- _Problem_: Entries follow. Give back exactly the lines starting at the one containing "kinds of logic" and ending at the one containing "after floorplan: u_seg_scan.seg[1] / 0.36", and no other lines.
(Listed entries begins)
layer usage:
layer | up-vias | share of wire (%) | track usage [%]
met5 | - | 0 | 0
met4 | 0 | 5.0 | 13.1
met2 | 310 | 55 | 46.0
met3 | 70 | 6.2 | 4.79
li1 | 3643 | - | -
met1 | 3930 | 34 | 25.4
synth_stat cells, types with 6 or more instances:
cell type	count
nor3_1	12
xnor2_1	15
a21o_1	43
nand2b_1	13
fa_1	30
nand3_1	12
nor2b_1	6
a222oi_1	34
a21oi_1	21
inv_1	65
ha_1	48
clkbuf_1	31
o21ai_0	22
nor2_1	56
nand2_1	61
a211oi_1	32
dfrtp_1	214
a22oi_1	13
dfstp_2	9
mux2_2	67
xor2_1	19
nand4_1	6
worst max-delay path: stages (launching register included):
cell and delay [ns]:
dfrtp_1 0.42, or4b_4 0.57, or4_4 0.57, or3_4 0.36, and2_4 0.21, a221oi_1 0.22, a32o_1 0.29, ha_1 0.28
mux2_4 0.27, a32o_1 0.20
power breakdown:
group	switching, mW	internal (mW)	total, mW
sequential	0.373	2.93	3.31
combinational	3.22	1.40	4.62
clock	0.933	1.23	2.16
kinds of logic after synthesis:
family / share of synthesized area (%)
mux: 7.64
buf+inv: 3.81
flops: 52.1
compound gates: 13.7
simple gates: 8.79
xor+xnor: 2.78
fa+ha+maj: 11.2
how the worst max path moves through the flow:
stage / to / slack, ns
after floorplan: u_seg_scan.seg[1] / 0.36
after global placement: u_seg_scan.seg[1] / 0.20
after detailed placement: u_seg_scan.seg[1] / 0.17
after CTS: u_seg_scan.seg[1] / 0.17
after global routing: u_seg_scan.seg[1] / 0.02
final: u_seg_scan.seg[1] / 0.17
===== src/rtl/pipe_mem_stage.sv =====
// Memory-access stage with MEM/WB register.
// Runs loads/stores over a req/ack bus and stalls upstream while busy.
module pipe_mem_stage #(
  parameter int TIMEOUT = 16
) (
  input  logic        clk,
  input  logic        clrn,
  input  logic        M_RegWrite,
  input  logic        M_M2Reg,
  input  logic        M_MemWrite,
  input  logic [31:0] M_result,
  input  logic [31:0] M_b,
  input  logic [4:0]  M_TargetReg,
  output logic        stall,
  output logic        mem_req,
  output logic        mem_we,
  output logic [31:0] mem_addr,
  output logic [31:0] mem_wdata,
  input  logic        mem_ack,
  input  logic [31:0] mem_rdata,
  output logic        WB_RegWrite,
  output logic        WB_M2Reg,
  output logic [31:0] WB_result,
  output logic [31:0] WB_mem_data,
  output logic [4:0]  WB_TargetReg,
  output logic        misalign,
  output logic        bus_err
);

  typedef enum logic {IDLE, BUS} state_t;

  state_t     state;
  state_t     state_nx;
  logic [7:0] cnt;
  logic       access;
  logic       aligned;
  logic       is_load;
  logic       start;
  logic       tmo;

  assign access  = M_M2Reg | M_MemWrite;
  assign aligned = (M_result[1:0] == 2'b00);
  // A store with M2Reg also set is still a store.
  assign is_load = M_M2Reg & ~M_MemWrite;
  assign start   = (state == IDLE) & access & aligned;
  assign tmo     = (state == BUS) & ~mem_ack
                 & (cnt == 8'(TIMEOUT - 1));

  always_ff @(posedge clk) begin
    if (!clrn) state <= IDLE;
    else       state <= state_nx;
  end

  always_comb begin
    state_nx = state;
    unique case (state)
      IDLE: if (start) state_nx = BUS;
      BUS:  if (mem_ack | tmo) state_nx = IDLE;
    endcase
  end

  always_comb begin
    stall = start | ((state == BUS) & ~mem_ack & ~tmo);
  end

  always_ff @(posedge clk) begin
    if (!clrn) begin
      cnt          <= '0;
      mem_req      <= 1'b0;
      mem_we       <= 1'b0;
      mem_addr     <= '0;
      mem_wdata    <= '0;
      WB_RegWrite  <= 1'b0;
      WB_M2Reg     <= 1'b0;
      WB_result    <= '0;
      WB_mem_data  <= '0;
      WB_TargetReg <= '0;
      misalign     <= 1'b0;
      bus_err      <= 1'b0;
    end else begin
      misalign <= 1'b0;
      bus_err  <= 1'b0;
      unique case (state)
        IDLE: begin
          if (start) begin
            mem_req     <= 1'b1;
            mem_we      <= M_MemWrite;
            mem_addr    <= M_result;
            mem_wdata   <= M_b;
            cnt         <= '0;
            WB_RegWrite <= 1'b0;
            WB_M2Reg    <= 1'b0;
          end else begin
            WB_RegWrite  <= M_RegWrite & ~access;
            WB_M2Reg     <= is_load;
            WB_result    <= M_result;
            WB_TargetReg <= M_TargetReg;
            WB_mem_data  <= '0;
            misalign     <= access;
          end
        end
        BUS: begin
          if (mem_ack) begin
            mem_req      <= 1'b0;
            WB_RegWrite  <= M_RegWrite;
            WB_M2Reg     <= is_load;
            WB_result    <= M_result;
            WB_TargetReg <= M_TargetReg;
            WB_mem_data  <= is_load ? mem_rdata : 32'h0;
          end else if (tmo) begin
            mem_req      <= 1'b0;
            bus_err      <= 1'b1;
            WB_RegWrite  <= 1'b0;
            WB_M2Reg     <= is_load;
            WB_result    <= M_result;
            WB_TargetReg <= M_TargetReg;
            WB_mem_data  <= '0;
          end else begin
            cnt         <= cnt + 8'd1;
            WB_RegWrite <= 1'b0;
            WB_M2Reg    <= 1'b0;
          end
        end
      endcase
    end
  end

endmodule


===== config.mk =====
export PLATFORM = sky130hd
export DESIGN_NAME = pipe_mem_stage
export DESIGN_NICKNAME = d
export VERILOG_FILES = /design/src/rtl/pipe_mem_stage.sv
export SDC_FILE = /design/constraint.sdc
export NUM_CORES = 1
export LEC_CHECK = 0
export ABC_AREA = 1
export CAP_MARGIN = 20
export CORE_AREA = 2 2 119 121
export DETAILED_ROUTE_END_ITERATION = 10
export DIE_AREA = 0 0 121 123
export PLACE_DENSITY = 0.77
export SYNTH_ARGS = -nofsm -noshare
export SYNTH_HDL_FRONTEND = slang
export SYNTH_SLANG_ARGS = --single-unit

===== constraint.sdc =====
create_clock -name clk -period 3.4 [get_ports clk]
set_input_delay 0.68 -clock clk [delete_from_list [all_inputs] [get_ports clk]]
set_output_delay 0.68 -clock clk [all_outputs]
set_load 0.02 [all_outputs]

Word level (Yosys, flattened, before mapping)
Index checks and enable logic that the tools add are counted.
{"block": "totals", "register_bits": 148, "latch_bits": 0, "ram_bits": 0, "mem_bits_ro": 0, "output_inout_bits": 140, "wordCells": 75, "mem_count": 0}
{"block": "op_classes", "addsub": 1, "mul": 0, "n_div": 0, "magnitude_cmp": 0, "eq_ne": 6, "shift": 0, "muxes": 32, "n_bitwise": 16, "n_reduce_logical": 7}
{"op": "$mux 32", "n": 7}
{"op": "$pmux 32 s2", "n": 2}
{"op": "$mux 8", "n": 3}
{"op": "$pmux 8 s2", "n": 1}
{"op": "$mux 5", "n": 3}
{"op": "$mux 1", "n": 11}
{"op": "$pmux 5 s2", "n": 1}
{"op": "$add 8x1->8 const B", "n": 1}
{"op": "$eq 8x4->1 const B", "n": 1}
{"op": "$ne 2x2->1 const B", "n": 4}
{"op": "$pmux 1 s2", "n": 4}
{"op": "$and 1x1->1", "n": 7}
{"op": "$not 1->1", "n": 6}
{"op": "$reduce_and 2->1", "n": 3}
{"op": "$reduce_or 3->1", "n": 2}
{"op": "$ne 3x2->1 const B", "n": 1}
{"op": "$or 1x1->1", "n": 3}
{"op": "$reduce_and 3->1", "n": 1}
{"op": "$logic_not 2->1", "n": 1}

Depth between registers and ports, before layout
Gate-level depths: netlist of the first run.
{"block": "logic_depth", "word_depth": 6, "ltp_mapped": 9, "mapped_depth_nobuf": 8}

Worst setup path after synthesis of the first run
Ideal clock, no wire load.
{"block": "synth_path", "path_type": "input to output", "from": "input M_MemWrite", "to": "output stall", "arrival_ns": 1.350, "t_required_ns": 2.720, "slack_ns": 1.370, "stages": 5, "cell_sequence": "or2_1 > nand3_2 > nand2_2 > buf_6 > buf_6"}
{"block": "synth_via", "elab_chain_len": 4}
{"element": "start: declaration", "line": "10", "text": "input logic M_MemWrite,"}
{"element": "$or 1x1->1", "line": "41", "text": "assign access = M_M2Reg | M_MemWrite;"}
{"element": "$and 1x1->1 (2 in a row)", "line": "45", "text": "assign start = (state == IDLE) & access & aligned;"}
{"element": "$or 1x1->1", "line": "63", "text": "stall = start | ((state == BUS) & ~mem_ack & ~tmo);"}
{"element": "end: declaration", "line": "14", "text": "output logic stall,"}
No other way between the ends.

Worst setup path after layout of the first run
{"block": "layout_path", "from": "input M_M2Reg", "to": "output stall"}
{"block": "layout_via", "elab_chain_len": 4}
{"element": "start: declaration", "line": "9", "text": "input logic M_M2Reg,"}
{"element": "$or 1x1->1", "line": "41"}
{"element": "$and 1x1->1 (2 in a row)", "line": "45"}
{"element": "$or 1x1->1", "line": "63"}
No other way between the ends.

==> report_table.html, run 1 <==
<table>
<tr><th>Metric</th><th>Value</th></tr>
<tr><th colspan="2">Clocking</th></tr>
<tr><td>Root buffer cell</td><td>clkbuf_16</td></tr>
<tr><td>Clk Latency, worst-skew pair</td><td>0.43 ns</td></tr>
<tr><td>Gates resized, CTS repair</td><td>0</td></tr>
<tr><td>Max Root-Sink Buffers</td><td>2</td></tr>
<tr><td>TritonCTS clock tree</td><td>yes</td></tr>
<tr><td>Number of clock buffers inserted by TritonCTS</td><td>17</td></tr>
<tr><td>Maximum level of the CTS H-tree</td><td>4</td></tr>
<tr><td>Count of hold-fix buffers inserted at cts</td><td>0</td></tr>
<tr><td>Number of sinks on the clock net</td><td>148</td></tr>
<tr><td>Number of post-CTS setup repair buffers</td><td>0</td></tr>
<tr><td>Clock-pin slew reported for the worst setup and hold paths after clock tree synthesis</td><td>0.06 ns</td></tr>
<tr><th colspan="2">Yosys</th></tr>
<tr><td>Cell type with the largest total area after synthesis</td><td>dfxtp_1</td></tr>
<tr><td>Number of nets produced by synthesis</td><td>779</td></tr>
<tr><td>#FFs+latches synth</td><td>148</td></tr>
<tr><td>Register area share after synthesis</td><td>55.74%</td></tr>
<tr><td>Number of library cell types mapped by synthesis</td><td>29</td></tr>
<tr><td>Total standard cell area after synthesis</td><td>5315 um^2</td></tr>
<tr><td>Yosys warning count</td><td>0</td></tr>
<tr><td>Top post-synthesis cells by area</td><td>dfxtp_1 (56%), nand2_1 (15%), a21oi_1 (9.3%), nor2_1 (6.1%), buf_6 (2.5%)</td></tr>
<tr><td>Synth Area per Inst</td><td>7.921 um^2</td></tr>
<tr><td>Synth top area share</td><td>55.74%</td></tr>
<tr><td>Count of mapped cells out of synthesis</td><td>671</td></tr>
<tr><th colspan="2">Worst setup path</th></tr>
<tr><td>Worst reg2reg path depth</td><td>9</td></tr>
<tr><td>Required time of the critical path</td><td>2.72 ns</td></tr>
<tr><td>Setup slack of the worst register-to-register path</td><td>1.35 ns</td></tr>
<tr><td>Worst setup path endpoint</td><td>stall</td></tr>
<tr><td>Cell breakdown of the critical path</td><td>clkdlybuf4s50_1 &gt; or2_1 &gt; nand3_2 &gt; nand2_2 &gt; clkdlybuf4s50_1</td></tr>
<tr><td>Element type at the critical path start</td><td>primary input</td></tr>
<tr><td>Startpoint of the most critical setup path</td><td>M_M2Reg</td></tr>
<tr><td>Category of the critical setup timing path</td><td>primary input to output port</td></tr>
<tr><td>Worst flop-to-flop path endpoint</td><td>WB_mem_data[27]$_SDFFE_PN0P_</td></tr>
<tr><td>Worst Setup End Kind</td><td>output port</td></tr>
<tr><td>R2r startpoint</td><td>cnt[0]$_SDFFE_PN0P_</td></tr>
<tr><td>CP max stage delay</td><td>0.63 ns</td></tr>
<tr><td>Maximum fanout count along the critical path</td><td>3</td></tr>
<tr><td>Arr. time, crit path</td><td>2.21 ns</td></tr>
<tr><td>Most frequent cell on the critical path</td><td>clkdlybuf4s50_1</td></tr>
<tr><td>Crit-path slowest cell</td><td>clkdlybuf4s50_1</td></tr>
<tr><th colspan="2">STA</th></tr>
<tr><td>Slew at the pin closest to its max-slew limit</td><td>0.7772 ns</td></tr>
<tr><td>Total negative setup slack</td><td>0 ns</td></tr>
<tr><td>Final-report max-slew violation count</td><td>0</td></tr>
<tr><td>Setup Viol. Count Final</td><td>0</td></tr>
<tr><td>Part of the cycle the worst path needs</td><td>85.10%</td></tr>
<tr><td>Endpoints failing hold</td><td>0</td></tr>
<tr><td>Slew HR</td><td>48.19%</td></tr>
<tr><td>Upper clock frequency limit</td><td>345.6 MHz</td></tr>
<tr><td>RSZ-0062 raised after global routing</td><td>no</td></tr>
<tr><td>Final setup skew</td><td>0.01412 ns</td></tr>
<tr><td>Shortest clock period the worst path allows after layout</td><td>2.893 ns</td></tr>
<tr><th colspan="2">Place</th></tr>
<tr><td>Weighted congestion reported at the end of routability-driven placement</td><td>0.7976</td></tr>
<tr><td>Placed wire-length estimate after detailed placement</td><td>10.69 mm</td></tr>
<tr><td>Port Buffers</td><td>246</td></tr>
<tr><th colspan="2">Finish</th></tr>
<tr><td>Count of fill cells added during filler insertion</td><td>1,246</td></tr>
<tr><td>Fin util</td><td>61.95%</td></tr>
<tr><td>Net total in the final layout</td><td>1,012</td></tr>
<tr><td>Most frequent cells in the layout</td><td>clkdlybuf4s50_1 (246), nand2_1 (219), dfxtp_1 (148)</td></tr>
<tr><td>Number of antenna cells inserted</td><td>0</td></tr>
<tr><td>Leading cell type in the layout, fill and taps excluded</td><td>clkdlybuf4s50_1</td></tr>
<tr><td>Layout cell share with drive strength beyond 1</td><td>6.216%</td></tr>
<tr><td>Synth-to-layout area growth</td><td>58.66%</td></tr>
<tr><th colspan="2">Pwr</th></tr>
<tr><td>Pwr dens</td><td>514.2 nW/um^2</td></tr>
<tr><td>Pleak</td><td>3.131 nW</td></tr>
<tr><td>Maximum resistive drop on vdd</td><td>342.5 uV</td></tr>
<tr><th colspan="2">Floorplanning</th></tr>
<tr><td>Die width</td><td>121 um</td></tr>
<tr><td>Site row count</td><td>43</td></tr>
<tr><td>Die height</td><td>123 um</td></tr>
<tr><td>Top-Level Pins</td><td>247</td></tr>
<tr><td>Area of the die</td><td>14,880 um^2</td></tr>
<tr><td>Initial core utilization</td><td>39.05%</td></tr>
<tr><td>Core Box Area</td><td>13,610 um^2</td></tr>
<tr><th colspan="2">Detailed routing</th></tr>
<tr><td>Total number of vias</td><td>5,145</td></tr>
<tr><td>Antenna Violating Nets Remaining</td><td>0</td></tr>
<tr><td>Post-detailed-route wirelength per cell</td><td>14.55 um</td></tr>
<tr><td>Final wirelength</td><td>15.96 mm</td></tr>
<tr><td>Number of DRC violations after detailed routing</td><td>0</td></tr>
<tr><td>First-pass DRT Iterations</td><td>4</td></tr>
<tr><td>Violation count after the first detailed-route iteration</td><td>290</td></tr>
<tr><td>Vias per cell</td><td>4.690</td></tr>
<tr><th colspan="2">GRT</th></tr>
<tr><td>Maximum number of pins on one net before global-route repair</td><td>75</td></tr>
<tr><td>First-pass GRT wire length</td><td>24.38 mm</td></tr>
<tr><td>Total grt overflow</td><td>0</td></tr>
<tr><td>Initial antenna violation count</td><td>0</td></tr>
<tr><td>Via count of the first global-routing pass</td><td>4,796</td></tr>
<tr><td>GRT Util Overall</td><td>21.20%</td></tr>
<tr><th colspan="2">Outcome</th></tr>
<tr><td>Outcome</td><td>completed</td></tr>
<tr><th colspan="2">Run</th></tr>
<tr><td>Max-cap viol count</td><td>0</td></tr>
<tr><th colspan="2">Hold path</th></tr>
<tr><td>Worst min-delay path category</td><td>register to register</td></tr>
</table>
(Listed entries ends)
(Listed entries begins)
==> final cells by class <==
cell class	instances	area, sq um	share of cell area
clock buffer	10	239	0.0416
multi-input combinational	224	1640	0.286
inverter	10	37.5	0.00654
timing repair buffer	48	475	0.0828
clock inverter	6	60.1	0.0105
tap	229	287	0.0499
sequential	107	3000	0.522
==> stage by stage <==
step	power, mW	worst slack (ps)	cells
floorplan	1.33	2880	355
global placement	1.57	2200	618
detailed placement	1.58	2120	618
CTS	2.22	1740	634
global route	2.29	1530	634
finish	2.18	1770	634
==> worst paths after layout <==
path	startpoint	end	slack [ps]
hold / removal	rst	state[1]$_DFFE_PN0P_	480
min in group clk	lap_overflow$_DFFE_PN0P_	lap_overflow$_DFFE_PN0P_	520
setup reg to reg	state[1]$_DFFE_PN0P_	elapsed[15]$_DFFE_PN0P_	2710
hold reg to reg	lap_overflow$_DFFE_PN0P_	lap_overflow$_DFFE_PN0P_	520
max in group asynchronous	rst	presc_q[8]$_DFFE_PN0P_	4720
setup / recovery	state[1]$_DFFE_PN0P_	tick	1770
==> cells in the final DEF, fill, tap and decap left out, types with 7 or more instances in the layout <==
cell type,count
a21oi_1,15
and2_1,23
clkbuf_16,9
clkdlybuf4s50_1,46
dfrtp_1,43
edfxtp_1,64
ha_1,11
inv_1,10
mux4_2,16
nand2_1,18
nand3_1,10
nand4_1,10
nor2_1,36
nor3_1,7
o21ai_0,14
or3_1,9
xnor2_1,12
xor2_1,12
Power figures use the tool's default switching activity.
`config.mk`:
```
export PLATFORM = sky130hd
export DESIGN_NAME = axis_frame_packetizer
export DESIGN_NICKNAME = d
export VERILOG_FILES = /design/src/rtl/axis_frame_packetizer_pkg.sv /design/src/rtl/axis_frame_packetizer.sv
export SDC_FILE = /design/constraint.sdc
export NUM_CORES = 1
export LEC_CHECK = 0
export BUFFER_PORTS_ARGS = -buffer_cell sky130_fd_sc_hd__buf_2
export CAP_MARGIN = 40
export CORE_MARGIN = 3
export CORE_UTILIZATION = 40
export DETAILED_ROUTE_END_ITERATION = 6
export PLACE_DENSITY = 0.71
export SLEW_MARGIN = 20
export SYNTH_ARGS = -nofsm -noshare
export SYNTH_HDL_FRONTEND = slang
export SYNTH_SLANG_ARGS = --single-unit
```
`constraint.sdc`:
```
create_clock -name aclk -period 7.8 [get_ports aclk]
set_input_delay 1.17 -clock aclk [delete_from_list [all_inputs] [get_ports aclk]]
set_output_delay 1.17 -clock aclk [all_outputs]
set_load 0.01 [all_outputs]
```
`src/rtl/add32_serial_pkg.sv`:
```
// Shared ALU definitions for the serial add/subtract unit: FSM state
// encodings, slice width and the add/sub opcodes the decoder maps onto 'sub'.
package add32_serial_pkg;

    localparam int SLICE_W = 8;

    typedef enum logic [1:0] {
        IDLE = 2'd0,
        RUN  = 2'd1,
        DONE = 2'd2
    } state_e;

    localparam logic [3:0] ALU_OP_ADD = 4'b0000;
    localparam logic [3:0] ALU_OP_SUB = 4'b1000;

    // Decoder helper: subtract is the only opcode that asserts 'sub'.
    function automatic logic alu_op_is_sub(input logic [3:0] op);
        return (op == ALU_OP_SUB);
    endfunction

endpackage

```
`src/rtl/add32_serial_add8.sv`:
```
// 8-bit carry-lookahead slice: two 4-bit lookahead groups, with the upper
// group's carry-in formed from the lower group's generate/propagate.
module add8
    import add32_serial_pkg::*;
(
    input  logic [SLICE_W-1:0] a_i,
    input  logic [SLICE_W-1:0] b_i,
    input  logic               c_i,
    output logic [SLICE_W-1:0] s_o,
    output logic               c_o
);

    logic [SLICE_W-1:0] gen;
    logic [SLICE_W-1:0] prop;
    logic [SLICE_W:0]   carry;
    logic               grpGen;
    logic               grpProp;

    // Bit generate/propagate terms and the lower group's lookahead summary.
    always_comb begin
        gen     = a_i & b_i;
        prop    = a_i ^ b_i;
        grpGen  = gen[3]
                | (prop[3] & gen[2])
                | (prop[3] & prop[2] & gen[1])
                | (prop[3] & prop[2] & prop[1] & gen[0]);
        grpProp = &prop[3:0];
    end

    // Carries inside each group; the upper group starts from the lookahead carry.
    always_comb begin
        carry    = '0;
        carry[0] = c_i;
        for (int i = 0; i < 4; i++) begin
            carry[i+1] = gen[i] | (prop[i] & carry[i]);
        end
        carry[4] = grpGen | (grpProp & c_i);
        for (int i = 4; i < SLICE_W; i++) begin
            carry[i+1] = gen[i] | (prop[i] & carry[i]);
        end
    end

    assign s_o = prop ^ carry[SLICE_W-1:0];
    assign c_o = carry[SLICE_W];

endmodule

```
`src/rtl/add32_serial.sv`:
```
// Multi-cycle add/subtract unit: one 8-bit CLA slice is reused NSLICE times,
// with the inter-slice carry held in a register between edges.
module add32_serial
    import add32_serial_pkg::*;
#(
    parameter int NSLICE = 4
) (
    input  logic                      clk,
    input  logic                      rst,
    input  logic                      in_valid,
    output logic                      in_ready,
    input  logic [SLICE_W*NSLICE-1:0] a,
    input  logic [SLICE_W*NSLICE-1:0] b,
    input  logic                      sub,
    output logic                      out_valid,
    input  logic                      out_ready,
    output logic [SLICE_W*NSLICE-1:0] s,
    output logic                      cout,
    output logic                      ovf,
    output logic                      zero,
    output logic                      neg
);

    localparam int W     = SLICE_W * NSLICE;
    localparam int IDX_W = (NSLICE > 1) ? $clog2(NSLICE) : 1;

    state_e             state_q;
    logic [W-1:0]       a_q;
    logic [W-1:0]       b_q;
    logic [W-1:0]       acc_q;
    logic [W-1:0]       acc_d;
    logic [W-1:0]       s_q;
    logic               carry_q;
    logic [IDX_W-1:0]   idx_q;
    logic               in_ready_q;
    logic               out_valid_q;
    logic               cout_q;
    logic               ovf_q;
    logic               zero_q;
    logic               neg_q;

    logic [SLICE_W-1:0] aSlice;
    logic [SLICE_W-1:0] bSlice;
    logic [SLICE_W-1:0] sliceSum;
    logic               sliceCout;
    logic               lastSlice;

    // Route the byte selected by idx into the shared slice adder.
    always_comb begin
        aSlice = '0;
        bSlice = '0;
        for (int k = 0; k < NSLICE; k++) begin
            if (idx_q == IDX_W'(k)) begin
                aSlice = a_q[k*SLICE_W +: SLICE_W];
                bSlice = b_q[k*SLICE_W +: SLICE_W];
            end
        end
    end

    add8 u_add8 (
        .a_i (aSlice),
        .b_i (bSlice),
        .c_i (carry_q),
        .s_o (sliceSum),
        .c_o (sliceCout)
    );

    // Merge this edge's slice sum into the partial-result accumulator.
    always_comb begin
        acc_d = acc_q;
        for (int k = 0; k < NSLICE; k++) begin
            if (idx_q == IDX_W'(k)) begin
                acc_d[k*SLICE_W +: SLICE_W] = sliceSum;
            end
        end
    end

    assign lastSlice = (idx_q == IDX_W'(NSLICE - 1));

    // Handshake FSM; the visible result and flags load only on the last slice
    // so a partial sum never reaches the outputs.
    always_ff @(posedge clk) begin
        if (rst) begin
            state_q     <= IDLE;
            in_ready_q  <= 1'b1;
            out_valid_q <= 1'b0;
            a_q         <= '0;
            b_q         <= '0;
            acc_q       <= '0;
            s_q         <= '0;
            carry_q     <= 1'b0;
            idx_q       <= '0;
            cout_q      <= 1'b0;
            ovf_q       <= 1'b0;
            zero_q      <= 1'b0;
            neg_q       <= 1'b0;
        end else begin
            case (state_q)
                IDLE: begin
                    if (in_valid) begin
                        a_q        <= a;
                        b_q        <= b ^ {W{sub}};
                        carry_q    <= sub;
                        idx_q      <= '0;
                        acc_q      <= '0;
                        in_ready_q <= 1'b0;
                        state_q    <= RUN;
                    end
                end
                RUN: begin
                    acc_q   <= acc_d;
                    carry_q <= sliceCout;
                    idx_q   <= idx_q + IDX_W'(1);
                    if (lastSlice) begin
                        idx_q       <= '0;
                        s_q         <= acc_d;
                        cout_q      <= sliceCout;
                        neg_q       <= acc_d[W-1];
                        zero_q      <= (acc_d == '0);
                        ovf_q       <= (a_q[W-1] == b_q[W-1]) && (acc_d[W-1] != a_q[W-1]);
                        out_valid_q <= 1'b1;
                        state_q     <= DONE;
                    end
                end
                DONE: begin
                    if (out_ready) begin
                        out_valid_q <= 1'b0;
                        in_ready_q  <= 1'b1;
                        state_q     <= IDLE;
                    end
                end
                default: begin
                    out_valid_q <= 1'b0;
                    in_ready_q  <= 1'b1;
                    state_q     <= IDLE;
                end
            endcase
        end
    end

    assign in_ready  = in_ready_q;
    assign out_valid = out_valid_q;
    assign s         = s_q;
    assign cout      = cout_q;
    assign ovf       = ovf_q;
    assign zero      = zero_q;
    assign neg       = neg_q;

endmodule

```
(Listed entries ends)
- _Solved problem_:
kinds of logic after synthesis:
family / share of synthesized area (%)
mux: 7.64
buf+inv: 3.81
flops: 52.1
compound gates: 13.7
simple gates: 8.79
xor+xnor: 2.78
fa+ha+maj: 11.2
how the worst max path moves through the flow:
stage / to / slack, ns
after floorplan: u_seg_scan.seg[1] / 0.36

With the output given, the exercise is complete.